- Action item -
Using the records below, repeat exactly the lines from the one holding "drtIter0Drc = 60" through the one holding "peakVddDrop_v = 0.000940", both ends included, and no others.

(Dataset entries)
-- Opening Marker --

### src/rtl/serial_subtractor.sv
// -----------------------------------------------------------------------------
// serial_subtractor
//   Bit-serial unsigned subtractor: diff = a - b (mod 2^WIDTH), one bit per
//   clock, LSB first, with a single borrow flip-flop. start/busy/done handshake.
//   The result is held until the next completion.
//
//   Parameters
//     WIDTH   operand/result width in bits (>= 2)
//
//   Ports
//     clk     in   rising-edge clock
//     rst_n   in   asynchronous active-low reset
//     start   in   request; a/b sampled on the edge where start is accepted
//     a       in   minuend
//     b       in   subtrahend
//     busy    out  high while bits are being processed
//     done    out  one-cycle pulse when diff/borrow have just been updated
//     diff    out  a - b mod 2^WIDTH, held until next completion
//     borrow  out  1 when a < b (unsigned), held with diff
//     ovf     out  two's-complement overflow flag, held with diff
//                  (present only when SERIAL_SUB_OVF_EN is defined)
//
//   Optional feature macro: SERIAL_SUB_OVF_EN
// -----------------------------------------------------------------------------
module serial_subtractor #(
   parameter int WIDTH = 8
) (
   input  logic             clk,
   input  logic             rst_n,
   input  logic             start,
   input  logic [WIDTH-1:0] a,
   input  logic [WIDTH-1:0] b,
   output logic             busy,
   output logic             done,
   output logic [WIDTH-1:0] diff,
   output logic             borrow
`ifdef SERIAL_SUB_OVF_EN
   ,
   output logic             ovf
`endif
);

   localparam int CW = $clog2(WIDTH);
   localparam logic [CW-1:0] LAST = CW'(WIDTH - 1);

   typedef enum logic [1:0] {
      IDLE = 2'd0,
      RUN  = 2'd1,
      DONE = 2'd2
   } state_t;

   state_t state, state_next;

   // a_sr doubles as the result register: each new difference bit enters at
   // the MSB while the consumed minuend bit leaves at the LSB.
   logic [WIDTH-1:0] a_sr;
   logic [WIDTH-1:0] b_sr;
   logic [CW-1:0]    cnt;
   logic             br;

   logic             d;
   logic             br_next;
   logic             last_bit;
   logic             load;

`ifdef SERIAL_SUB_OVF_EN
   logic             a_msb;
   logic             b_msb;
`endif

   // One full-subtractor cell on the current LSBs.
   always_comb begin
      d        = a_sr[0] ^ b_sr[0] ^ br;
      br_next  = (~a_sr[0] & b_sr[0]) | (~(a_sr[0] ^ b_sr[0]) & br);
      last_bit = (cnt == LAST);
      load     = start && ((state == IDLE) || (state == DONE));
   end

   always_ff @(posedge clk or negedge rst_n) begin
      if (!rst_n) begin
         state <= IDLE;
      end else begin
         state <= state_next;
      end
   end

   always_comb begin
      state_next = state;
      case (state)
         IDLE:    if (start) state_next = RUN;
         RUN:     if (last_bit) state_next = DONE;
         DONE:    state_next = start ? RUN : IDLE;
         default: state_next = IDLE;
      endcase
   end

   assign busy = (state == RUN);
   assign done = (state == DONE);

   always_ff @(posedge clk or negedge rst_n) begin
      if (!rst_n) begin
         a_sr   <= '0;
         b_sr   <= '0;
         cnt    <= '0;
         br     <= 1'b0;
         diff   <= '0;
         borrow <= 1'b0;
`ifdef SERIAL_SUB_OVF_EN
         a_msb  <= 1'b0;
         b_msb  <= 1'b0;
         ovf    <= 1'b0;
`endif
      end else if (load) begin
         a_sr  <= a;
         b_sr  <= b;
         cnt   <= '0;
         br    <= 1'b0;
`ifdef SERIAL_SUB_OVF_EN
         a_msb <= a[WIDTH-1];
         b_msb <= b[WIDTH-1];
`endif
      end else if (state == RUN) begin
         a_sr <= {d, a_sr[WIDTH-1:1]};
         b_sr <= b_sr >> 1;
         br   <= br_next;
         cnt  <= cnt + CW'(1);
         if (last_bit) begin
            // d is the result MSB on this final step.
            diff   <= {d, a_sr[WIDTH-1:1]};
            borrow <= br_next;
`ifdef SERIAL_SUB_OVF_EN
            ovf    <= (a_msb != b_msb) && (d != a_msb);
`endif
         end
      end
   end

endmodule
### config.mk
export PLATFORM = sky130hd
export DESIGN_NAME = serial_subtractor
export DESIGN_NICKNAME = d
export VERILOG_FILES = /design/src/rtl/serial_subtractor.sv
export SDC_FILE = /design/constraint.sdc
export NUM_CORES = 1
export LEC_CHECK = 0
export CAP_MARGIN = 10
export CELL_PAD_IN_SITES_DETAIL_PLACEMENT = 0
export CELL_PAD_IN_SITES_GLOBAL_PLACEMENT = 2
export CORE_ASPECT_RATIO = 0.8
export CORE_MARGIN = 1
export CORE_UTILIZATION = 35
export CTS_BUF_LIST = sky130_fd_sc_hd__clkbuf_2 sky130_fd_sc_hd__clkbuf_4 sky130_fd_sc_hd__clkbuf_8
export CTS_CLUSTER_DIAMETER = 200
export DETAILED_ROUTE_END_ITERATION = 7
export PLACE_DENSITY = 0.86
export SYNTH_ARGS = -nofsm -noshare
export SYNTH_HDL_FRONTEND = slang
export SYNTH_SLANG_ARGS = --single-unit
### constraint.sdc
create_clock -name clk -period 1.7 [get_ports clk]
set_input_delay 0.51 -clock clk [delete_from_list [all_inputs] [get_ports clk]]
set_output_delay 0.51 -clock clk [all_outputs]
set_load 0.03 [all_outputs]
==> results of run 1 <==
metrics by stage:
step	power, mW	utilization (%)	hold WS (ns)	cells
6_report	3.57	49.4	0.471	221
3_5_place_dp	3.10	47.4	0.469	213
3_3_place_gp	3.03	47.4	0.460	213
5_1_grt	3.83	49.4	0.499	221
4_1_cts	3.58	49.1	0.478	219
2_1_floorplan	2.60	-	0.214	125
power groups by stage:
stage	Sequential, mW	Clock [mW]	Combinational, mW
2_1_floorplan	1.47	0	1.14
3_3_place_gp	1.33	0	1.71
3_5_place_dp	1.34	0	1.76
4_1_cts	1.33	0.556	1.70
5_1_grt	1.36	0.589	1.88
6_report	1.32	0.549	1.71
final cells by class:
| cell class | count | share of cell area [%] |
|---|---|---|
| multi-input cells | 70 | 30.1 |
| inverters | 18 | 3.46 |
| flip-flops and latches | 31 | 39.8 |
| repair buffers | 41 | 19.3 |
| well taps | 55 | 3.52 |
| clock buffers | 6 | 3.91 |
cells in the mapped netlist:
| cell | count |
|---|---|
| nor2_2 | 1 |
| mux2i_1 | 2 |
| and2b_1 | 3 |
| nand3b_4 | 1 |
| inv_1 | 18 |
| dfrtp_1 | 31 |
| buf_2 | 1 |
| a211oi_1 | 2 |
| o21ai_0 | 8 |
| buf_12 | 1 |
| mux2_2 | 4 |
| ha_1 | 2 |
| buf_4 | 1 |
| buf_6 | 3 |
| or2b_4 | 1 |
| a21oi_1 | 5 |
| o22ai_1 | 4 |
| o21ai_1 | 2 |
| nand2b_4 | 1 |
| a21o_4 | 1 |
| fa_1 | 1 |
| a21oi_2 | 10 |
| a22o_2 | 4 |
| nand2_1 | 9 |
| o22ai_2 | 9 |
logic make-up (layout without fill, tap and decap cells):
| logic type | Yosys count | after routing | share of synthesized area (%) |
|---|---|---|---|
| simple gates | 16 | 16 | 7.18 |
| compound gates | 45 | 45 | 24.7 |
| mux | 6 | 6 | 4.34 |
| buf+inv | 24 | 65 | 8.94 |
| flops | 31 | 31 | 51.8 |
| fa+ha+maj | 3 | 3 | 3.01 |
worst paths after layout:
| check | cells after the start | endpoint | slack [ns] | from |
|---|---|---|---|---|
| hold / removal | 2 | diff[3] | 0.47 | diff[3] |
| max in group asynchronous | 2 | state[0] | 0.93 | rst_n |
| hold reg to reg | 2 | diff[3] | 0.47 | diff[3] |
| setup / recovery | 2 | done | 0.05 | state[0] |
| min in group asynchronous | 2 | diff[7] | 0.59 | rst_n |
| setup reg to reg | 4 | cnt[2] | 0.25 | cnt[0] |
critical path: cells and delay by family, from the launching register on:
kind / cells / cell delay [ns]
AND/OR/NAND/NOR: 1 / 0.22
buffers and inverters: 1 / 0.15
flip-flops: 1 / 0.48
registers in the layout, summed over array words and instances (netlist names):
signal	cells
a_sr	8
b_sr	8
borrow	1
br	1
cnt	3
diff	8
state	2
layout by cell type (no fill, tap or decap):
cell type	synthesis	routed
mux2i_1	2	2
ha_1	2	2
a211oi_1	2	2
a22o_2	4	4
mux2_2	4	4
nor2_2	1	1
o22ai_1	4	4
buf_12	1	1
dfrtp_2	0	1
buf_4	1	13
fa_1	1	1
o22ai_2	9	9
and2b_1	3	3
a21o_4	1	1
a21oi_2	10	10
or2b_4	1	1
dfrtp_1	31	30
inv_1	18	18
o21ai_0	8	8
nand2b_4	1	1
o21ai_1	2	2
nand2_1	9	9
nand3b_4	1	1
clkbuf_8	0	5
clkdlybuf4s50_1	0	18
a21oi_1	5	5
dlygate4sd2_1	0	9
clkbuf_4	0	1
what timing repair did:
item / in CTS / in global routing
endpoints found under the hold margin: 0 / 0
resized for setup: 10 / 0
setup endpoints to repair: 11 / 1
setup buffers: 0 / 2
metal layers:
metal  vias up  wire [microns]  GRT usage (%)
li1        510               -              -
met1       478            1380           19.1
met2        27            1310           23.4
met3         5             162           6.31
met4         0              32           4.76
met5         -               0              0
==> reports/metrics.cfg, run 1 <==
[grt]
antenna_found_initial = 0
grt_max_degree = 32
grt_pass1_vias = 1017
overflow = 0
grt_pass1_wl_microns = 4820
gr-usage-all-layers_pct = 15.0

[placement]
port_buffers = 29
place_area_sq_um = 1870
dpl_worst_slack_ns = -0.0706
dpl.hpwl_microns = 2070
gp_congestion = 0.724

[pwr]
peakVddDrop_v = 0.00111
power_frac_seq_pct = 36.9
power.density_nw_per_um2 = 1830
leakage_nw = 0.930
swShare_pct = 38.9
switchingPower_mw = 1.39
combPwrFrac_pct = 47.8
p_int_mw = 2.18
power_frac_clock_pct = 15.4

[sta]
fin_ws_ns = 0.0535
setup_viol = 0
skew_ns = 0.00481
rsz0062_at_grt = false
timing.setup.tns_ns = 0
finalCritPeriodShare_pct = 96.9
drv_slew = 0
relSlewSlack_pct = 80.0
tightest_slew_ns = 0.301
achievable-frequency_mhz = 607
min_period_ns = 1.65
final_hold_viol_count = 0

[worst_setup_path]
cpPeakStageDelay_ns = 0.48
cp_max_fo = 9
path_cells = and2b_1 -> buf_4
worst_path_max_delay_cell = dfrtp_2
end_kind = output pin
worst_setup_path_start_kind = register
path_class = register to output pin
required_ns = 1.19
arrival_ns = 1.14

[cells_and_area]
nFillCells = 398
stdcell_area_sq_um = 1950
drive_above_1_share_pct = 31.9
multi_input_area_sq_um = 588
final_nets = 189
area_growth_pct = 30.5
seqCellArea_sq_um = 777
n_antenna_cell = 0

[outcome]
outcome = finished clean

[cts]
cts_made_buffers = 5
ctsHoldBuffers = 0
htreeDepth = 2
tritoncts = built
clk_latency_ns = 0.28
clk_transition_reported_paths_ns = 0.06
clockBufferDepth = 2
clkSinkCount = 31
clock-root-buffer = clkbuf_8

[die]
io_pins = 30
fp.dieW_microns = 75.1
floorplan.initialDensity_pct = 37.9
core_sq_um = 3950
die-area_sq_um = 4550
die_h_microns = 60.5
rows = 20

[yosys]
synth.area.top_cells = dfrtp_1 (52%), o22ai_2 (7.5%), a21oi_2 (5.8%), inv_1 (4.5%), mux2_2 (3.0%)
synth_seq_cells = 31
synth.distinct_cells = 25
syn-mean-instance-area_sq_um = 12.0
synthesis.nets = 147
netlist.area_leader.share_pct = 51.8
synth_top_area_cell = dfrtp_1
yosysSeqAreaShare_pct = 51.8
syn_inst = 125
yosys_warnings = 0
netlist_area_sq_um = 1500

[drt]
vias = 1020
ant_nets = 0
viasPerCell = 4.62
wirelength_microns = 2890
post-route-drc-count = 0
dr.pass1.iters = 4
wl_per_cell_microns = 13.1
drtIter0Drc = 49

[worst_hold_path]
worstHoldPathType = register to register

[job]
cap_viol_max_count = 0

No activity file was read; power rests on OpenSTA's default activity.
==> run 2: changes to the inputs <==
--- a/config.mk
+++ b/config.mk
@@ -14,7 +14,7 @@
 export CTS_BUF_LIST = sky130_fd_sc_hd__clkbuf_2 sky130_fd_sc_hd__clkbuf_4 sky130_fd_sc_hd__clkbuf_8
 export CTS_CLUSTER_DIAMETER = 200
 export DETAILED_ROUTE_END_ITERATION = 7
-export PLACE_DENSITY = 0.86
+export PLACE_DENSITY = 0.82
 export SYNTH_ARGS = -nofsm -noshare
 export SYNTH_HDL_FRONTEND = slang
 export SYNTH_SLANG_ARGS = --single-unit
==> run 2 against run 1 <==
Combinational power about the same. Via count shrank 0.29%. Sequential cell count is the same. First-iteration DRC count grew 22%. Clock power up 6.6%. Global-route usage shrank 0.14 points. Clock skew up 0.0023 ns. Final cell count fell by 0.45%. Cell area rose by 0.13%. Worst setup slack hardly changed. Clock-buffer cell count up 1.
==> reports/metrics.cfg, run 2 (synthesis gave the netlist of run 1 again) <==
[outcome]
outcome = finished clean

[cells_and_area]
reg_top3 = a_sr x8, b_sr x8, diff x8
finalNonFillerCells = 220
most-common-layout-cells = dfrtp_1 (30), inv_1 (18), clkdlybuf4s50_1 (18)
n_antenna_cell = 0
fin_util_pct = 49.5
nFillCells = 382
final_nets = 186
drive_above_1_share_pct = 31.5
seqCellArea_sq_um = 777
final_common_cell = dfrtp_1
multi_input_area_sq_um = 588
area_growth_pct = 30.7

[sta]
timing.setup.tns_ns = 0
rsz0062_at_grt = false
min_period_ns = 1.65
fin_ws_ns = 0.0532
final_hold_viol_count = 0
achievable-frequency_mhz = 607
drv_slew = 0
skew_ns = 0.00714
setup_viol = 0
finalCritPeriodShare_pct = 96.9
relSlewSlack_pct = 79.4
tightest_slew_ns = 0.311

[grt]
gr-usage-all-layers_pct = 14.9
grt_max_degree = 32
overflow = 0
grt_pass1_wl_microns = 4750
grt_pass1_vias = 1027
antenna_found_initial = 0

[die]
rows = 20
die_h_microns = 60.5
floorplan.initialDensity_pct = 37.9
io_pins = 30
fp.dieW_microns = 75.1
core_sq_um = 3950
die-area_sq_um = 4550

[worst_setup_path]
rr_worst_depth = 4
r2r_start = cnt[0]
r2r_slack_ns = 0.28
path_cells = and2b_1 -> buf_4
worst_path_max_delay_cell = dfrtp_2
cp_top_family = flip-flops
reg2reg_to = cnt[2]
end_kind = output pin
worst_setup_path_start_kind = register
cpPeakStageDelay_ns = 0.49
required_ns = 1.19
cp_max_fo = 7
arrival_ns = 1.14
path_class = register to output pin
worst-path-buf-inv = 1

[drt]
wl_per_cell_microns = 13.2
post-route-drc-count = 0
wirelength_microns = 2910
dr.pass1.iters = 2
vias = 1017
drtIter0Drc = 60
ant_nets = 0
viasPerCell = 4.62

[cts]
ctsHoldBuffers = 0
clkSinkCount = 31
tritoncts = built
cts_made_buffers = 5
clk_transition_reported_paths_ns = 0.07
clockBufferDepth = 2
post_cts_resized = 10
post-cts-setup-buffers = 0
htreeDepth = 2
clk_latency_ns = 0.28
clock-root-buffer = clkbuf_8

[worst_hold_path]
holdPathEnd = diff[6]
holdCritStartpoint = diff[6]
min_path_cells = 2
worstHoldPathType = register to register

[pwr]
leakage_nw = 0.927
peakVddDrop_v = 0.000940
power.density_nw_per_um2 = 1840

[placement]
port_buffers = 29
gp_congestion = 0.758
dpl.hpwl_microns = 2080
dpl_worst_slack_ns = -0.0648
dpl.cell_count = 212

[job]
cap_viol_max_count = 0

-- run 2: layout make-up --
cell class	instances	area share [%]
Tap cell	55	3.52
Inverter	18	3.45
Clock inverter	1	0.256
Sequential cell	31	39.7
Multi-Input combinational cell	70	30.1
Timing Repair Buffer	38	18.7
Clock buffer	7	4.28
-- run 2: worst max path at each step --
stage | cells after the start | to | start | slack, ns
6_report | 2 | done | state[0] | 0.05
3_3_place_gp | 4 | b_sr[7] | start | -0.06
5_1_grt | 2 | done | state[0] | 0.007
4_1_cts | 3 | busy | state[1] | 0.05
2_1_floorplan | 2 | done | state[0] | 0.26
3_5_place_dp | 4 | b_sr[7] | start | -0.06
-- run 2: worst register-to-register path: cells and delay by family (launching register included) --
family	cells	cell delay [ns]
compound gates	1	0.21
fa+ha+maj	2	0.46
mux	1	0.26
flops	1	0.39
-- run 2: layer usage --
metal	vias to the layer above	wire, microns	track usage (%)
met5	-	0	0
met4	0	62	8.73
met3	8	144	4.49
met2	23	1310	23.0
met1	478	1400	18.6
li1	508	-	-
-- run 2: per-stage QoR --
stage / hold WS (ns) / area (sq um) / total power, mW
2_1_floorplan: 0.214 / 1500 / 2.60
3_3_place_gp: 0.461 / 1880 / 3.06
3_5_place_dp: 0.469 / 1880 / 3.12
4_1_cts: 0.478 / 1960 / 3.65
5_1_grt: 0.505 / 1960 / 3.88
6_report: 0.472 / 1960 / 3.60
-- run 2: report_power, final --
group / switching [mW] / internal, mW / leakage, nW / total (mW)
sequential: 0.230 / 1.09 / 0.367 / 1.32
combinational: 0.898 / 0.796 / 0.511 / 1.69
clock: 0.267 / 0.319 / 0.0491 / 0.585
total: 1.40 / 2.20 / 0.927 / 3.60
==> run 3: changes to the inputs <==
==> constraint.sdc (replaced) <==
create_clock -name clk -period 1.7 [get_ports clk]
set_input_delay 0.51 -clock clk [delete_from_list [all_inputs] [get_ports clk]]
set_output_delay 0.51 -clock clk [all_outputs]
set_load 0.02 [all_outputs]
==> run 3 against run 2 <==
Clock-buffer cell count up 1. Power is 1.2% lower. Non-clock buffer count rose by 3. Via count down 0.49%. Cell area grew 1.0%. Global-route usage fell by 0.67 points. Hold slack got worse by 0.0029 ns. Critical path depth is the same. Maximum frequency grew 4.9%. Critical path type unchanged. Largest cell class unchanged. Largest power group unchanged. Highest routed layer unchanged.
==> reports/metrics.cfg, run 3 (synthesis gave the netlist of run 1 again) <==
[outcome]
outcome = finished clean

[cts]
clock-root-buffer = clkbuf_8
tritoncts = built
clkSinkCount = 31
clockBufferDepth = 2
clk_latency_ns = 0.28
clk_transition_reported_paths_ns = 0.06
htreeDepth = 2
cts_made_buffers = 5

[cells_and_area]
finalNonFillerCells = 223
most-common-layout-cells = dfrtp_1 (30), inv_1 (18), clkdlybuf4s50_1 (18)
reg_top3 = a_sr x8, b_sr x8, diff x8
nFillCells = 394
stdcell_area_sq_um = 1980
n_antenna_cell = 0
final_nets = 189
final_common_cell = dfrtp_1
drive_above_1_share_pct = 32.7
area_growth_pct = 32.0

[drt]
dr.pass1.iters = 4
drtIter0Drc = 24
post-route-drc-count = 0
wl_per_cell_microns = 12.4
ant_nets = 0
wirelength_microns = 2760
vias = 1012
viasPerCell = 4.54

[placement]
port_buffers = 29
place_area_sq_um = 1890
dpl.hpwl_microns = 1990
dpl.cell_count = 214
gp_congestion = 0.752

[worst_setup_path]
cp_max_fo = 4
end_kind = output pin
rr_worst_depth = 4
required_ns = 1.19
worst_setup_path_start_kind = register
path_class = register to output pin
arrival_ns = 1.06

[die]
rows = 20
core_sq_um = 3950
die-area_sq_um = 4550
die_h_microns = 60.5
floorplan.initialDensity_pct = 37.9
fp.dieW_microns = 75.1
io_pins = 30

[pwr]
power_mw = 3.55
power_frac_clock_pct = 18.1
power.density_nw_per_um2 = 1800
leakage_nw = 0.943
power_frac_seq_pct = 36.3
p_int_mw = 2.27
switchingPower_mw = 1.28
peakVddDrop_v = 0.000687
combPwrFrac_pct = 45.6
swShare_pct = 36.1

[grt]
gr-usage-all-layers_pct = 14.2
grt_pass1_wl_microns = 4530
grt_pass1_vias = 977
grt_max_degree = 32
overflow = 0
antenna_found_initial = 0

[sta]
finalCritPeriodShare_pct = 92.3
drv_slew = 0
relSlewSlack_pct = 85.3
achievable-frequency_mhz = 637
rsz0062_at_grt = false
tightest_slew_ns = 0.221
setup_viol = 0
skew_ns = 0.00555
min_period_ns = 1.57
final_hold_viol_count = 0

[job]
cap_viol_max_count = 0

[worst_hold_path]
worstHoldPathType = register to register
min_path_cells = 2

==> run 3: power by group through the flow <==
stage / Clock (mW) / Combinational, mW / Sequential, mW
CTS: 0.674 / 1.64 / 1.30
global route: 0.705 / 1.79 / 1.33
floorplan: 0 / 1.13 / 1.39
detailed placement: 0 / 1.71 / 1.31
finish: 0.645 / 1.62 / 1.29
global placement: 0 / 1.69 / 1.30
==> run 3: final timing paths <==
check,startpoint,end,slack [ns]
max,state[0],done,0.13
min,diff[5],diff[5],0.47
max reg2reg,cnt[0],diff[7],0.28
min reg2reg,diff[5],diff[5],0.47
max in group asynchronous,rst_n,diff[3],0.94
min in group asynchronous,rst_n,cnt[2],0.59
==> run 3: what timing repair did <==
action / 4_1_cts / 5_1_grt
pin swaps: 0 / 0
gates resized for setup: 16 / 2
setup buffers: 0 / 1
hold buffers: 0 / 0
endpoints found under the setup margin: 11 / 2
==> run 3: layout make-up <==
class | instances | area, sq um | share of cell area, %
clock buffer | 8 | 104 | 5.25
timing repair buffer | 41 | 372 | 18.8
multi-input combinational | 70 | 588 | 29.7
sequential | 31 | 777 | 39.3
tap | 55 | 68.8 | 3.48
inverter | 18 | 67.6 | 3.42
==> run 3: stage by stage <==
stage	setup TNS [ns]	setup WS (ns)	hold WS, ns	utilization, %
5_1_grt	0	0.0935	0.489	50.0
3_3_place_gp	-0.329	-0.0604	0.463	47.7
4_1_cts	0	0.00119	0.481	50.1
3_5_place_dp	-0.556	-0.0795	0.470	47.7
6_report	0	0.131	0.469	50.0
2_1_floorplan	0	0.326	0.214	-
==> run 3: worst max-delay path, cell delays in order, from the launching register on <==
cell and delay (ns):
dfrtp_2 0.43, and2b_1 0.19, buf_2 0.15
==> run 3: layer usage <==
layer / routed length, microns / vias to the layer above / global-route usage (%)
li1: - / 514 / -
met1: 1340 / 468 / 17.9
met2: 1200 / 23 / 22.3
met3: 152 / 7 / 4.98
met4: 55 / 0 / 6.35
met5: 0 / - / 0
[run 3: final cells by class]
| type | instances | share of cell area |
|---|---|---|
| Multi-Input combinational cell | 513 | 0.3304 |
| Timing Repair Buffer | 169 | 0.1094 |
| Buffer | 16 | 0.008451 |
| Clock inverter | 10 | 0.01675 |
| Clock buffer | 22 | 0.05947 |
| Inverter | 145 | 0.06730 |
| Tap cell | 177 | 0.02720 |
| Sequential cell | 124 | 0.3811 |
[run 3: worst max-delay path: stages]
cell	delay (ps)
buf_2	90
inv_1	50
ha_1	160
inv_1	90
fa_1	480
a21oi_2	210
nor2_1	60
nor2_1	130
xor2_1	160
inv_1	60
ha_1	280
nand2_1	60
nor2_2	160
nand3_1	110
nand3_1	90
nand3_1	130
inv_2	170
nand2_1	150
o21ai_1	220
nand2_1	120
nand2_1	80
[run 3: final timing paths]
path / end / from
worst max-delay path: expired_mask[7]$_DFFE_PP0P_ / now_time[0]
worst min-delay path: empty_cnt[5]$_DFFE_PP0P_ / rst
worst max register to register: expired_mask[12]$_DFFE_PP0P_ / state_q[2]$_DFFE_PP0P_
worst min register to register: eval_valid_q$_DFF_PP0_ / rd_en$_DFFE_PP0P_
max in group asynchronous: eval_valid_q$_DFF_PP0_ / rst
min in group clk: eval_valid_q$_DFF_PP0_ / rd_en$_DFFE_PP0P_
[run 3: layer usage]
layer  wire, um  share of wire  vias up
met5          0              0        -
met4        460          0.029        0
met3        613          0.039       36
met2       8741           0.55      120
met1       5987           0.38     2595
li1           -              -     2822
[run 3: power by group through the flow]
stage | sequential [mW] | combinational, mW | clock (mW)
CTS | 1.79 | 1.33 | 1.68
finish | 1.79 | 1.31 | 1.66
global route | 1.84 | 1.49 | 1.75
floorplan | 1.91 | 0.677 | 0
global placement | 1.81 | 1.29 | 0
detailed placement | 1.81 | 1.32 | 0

-- Closing Marker --

- Response below -
drtIter0Drc = 60
ant_nets = 0
viasPerCell = 4.62

[cts]
ctsHoldBuffers = 0
clkSinkCount = 31
tritoncts = built
cts_made_buffers = 5
clk_transition_reported_paths_ns = 0.07
clockBufferDepth = 2
post_cts_resized = 10
post-cts-setup-buffers = 0
htreeDepth = 2
clk_latency_ns = 0.28
clock-root-buffer = clkbuf_8

[worst_hold_path]
holdPathEnd = diff[6]
holdCritStartpoint = diff[6]
min_path_cells = 2
worstHoldPathType = register to register

[pwr]
leakage_nw = 0.927
peakVddDrop_v = 0.000940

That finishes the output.